このシューズにサインをするのは、村職員の重見高好さん。100キロを超えるウルトラマラソンの国際大会で優勝経験がある世界レベルのランナーでもある。

世界レベルのランナーであり村職員の重見高好さんがサイン

なぜこれを返礼品に加えたのか…。
村は、重見さんを中心に“走る村”をアピールして、スポーツ合宿の誘致などを進めていて、返礼品に「村の特色」を出すのが狙い。ただシューズ自体は県外生産で、厳密には「地場産品」といえず、国から指摘されたら、再検討するとしている。

村の昨年度のふるさと納税額は400万円弱。
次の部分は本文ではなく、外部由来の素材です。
File: src/isf_status_flags.sv
// Purpose: Status flags, two-step clears, clock stretch and bus-busy tracking of a
//          multi-master two-wire interface, with an Avalon-MM register slave.
// Assumes: Engine events arrive as one-cycle pulses on clk_sys; bus pins are asynchronous.
// Notes:   Every access is answered with exactly one wait cycle.
//
// What this block does
// - Event flag in top bit of status A; set by events, cleared by status B read, status A read with match, or status A read then data access or control write.
// - Event flag rises on byte done, own address, start sent, master address sent, enabled slave general call, stop flag and error events.
// - Reserved bit 6 of status A and bits 7..5 of status B read zero.
// - Direction bit shows transmit while byte done; clears with byte done.
// - Direction bit also clears on stop, arbitration loss or interface off.
// - Bus-busy sets on start condition, clears on stop condition.
// - Bus-busy keeps tracking while the interface is off.
// - Transmit byte done waits for ack pulse and for post-address event servicing.
// - Receive byte done sets after sent ack pulse when ack enabled.
// - Byte done clears by status A read then data write (transmit) or data read (receive); off clears too.
// - Clock line held low while byte done is set.
// - Address match sets in slave mode on own address or enabled general call; status A read clears.
// - Clock line held low while address match is set.
// - Master bit sets on start request; clears on stop, arbitration loss, off.
// - Start sent flag clears by status A read then data write.
// - Ack failure flag set on missing ack; status B read clears.
// - Stop flag set in slave mode after acknowledge; status B read clears.
// - Arbitration loss sets flag and returns to slave mode.
// - Bus error flag set on misplaced start or stop; status B read clears.
// - No clock stretch while any error flag is set.
// - General call flag set when enabled; stop or off clears it.
// - Interface off clears all flags except bus-busy.
// - Clock also held low while start sent or post-address event pending.
// - All events share one interrupt, gated by enable and global mask.
`timescale 1ns/10ps
`default_nettype none

module isf_status_flags #(
   parameter int ADDR_W = 4
) (
   input  wire logic             clk_sys,
   input  wire logic             rst_n,
   // Avalon-MM slave.
   input  wire logic [ADDR_W-1:0] address,
   input  wire logic             read,
   input  wire logic             write,
   input  wire logic [31:0]      writedata,
   input  wire logic [3:0]       byteenable,
   output logic [31:0]           readdata,
   output logic                  waitrequest,
   // Engine side.
   input  wire isf_pkg::isf_evt_t evt,
   input  wire logic [7:0]       rxByte,
   output isf_pkg::isf_ctl_t     ctl,
   output logic [7:0]            txByte,
   output logic                  txLoad,
   output logic                  rxTaken,
   // Bus pins.
   input  wire logic             sclIn,
   input  wire logic             sdaIn,
   output logic                  sclOut,
   output logic                  sclOe_n,
   // Interrupt.
   input  wire logic             globalMask,
   output logic                  irq
);

   // ------------------------------------------------------------------
   // Elaboration check.
   // ------------------------------------------------------------------
   if (ADDR_W < 4) begin : g_chk
      $error("ADDR_W must be at least 4");
   end

   // ------------------------------------------------------------------
   // Register state.
   // ------------------------------------------------------------------
   logic       ackCycle_r;
   logic [7:0] ctl_r;
   logic [7:0] data_r;
   logic       marker_r;
   logic       evf_r, tra_r, busy_r, btf_r, addr_match_flag_r, msl_r, sb_r;
   logic       af_r, stop_seen_flag_r, arb_lost_flag_r, bus_error_flag_r, gen_call_flag_r;
   logic       addrEvt_r;
   logic       btfHeld_r;
   logic       ackSeen_r;
   logic [2:0] sclSync_r, sdaSync_r;

   logic       acc, accRd, accWr;
   logic       hitA, hitB, hitCtl, hitData;
   logic       rdA, rdB, rdData, wrData, wrCtl;
   logic       pe;
   logic       startDet, stopDet;
   logic       seqData;
   logic       setBtf, setTra;
   logic       errAny;
   logic [7:0] statA, statB;

   // Decodes a byte address against one register offset.
   function automatic logic hit(input logic [ADDR_W-1:0] a, input logic [3:0] ofs);
      hit = (a == ADDR_W'(ofs));
   endfunction

   // ------------------------------------------------------------------
   // Bus slave handshake.
   // ------------------------------------------------------------------
   // A request waits one cycle; the answer edge is where side effects occur.
   assign waitrequest = (read | write) & ~ackCycle_r;
   assign acc         = (read | write) & ackCycle_r;
   assign accRd       = acc & read;
   assign accWr       = acc & write & byteenable[0];
   assign hitA        = hit(address, isf_pkg::OFS_STATUS_PRIMARY);
   assign hitB        = hit(address, isf_pkg::OFS_STATUS_ERRORS);
   assign hitCtl      = hit(address, isf_pkg::OFS_CONTROL);
   assign hitData     = hit(address, isf_pkg::OFS_DATA);
   assign rdA         = accRd & hitA;
   assign rdB         = accRd & hitB;
   assign rdData      = accRd & hitData;
   assign wrData      = accWr & hitData;
   assign wrCtl       = accWr & hitCtl;
   assign pe          = ctl_r[isf_pkg::CT_ON];

   // Wait-cycle toggle, cleared at the answer edge.
   always_ff @(posedge clk_sys or negedge rst_n) begin
      if (!rst_n) begin
         ackCycle_r <= 1'b0;
      end else begin
         ackCycle_r <= (read | write) & ~ackCycle_r;
      end
   end

   // Read data is loaded during the wait cycle so it stands at the answer edge.
   always_ff @(posedge clk_sys or negedge rst_n) begin
      if (!rst_n) begin
         readdata <= isf_pkg::RST_WORD;
      end else if (read && !ackCycle_r) begin
         if (hitA) begin
            readdata <= {24'h000000, statA};
         end else if (hitB) begin
            readdata <= {24'h000000, statB};
         end else if (hitCtl) begin
            readdata <= {24'h000000, ctl_r};
         end else if (hitData) begin
            readdata <= {24'h000000, rxByte};
         end else begin
            readdata <= isf_pkg::RST_WORD;
         end
      end
   end

   // ------------------------------------------------------------------
   // Control and data registers.
   // ------------------------------------------------------------------
   // Interface off clears every control bit except itself; start clears once sent.
   always_ff @(posedge clk_sys or negedge rst_n) begin
      if (!rst_n) begin
         ctl_r <= isf_pkg::RST_BYTE;
      end else if (wrCtl) begin
         ctl_r <= writedata[isf_pkg::CT_ON] ? (writedata[7:0] & 8'h3d) : 8'h00;
      end else if (!pe) begin
         ctl_r <= isf_pkg::RST_BYTE;
      end else if (evt.startSent) begin
         ctl_r[isf_pkg::CT_START] <= 1'b0;
      end
   end

   assign ctl.on        = pe;
   assign ctl.genCallEn = ctl_r[isf_pkg::CT_GCEN];
   assign ctl.startReq  = ctl_r[isf_pkg::CT_START];
   assign ctl.ackEn     = ctl_r[isf_pkg::CT_ACK];
   assign ctl.irqEn     = ctl_r[isf_pkg::CT_IRQEN];

   // Transmit byte holding register.
   always_ff @(posedge clk_sys or negedge rst_n) begin
      if (!rst_n) begin
         data_r <= isf_pkg::RST_BYTE;
      end else if (wrData) begin
         data_r <= writedata[7:0];
      end
   end

   // Load and take strobes toward the engine.
   always_ff @(posedge clk_sys or negedge rst_n) begin
      if (!rst_n) begin
         txLoad  <= 1'b0;
         rxTaken <= 1'b0;
      end else begin
         txLoad  <= wrData;
         rxTaken <= rdData;
      end
   end
   assign txByte = data_r;

   // ------------------------------------------------------------------
   // Two-step clear marker.
   // ------------------------------------------------------------------
   // marker arm/cancel
   always_ff @(posedge clk_sys or negedge rst_n) begin
      if (!rst_n) begin
         marker_r <= 1'b0;
      end else if (acc) begin
         marker_r <= rdA;
      end
   end
   assign seqData = marker_r & (rdData | wrData);

   // ------------------------------------------------------------------
   // Bus pin synchronisers and start/stop detection.
   // ------------------------------------------------------------------
   // Stage 0 feeds only stage 1; stages 1 and 2 feed the detectors.
   always_ff @(posedge clk_sys or negedge rst_n) begin
      if (!rst_n) begin
         sclSync_r <= 3'h7;
         sdaSync_r <= 3'h7;
      end else begin
         sclSync_r <= {sclSync_r[1:0], sclIn};
         sdaSync_r <= {sdaSync_r[1:0], sdaIn};
      end
   end
   assign startDet = sclSync_r[1] & sclSync_r[2] & sdaSync_r[2] & ~sdaSync_r[1];
   assign stopDet  = sclSync_r[1] & sclSync_r[2] & ~sdaSync_r[2] & sdaSync_r[1];

   always_ff @(posedge clk_sys or negedge rst_n) begin
      if (!rst_n) begin
         busy_r <= 1'b0;
      end else if (startDet) begin
         busy_r <= 1'b1;
      end else if (stopDet) begin
         busy_r <= 1'b0;
      end
   end

   // Remembers an acknowledge since the last start, for the stop flag.
   always_ff @(posedge clk_sys or negedge rst_n) begin
      if (!rst_n) begin
         ackSeen_r <= 1'b0;
      end else if (startDet || stopDet || !pe) begin
         ackSeen_r <= 1'b0;
      end else if (evt.ackDone) begin
         ackSeen_r <= 1'b1;
      end
   end

   // ------------------------------------------------------------------
   // Status register A flags.
   // ------------------------------------------------------------------
   // Post-address event: pending until status A read then control write.
   always_ff @(posedge clk_sys or negedge rst_n) begin
      if (!rst_n) begin
         addrEvt_r <= 1'b0;
      end else if (!pe) begin
         addrEvt_r <= 1'b0;
      end else if (evt.addrSent) begin
         addrEvt_r <= 1'b1;
      end else if (marker_r && wrCtl) begin
         addrEvt_r <= 1'b0;
      end
   end

   always_ff @(posedge clk_sys or negedge rst_n) begin
      if (!rst_n) begin
         btfHeld_r <= 1'b0;
      end else if (!pe) begin
         btfHeld_r <= 1'b0;
      end else if (evt.byteTx && (addrEvt_r || evt.addrSent)) begin
         btfHeld_r <= 1'b1;
      end else if (!addrEvt_r) begin
         btfHeld_r <= 1'b0;
      end
   end

   assign setTra = pe & ((evt.byteTx & ~addrEvt_r & ~evt.addrSent) | (btfHeld_r & ~addrEvt_r));
   assign setBtf = setTra | (pe & evt.byteRx & ctl_r[isf_pkg::CT_ACK]);

   always_ff @(posedge clk_sys or negedge rst_n) begin
      if (!rst_n) begin
         btf_r <= 1'b0;
      end else if (!pe) begin
         btf_r <= 1'b0;
      end else if (setBtf) begin
         btf_r <= 1'b1;
      end else if (marker_r && ((tra_r && wrData) || (!tra_r && rdData))) begin
         btf_r <= 1'b0;
      end
   end

   always_ff @(posedge clk_sys or negedge rst_n) begin
      if (!rst_n) begin
         tra_r <= 1'b0;
      end else if (!pe || stopDet || evt.arbLost) begin
         tra_r <= 1'b0;
      end else if (setBtf) begin
         tra_r <= setTra;
      end else if (!btf_r) begin
         tra_r <= 1'b0;
      end
   end

   always_ff @(posedge clk_sys or negedge rst_n) begin
      if (!rst_n) begin
         addr_match_flag_r <= 1'b0;
      end else if (!pe) begin
         addr_match_flag_r <= 1'b0;
      end else if (!msl_r && (evt.addrMatch ||
                              (evt.genCall && ctl_r[isf_pkg::CT_GCEN]))) begin
         addr_match_flag_r <= 1'b1;
      end else if (rdA) begin
         addr_match_flag_r <= 1'b0;
      end
   end

   always_ff @(posedge clk_sys or negedge rst_n) begin
      if (!rst_n) begin
         msl_r <= 1'b0;
      end else if (!pe || stopDet || evt.arbLost) begin
         msl_r <= 1'b0;
      end else if (wrCtl && writedata[isf_pkg::CT_START] && writedata[isf_pkg::CT_ON]) begin
         msl_r <= 1'b1;
      end
   end

   always_ff @(posedge clk_sys or negedge rst_n) begin
      if (!rst_n) begin
         sb_r <= 1'b0;
      end else if (!pe) begin
         sb_r <= 1'b0;
      end else if (evt.startSent) begin
         sb_r <= 1'b1;
      end else if (marker_r && wrData) begin
         sb_r <= 1'b0;
      end
   end

   // ------------------------------------------------------------------
   // Status register B flags, all but general call cleared by a status B read.
   // ------------------------------------------------------------------
   // error flags
   always_ff @(posedge clk_sys or negedge rst_n) begin
      if (!rst_n) begin
         af_r    <= 1'b0;
         stop_seen_flag_r <= 1'b0;
         arb_lost_flag_r  <= 1'b0;
         bus_error_flag_r  <= 1'b0;
      end else if (!pe) begin
         af_r    <= 1'b0;
         stop_seen_flag_r <= 1'b0;
         arb_lost_flag_r  <= 1'b0;
         bus_error_flag_r  <= 1'b0;
      end else begin
         af_r    <= evt.ackFail | (af_r & ~rdB);
         stop_seen_flag_r <= (stopDet & ~msl_r & ctl_r[isf_pkg::CT_ACK] & ackSeen_r) |
                    (stop_seen_flag_r & ~rdB);
         arb_lost_flag_r  <= evt.arbLost | (arb_lost_flag_r & ~rdB);
         bus_error_flag_r  <= evt.busErr | (bus_error_flag_r & ~rdB);
      end
   end

   always_ff @(posedge clk_sys or negedge rst_n) begin
      if (!rst_n) begin
         gen_call_flag_r <= 1'b0;
      end else if (!pe) begin
         gen_call_flag_r <= 1'b0;
      end else if (evt.genCall && ctl_r[isf_pkg::CT_GCEN]) begin
         gen_call_flag_r <= 1'b1;
      end else if (stopDet) begin
         gen_call_flag_r <= 1'b0;
      end
   end

   // ------------------------------------------------------------------
   // Event flag.
   // ------------------------------------------------------------------
   // event flag
   always_ff @(posedge clk_sys or negedge rst_n) begin
      if (!rst_n) begin
         evf_r <= 1'b0;
      end else if (!pe) begin
         evf_r <= 1'b0;
      end else if (setBtf || evt.addrMatch || evt.startSent || evt.addrSent ||
                   (!msl_r && evt.genCall && ctl_r[isf_pkg::CT_GCEN]) ||
                   evt.ackFail || evt.arbLost || evt.busErr ||
                   (stopDet && !msl_r && ctl_r[isf_pkg::CT_ACK] && ackSeen_r)) begin
         evf_r <= 1'b1;
      end else if (rdB || (rdA && addr_match_flag_r) || seqData || (marker_r && wrCtl)) begin
         evf_r <= 1'b0;
      end
   end

   assign statA = {evf_r, 1'b0, tra_r, busy_r, btf_r, addr_match_flag_r, msl_r, sb_r};
   assign statB = {3'h0, af_r, stop_seen_flag_r, arb_lost_flag_r, bus_error_flag_r, gen_call_flag_r};

   // ------------------------------------------------------------------
   // Clock stretch and interrupt.
   // ------------------------------------------------------------------
   assign errAny = af_r | stop_seen_flag_r | arb_lost_flag_r | bus_error_flag_r;

   assign sclOe_n = ~(pe & (btf_r | addr_match_flag_r | sb_r | addrEvt_r) & ~errAny);
   assign sclOut  = 1'b0;

   assign irq = evf_r & ctl_r[isf_pkg::CT_IRQEN] & ~globalMask;
endmodule

`default_nettype wire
地場産品のコメやヤギのミルクなども今年から扱い、9月までの申し込みは「去年の2.7倍」に増えたという。
雑穀を使った「たかきびまんじゅう」は、生産が途絶えかかっていた珍しい「たかきび」を数年前に復活させ、道の駅で販売しており、これも返礼品に加えようと考えている。村独自の返礼品を開発しつつ、一方で、人口500人余りの村では地場産品にも限りがあり、担当者は頭を悩ませる。

雑穀を使った「たかきびまんじゅう」

村づくり総合推進室・真鍋昂係長:
非地場産をなくす方向にもっていくなら、生産能力が少ない自治体もあるので余計格差が出てくるのではないかと考えている。是正する対策を総務省をはじめ取っていただけたら。売木村でしかできない商材を出していけるよう我々も努力していきたい。

国の通知から3ヵ月。
各自治体の担当者は国の見直し方針に戸惑いながらも、対応を迫られている。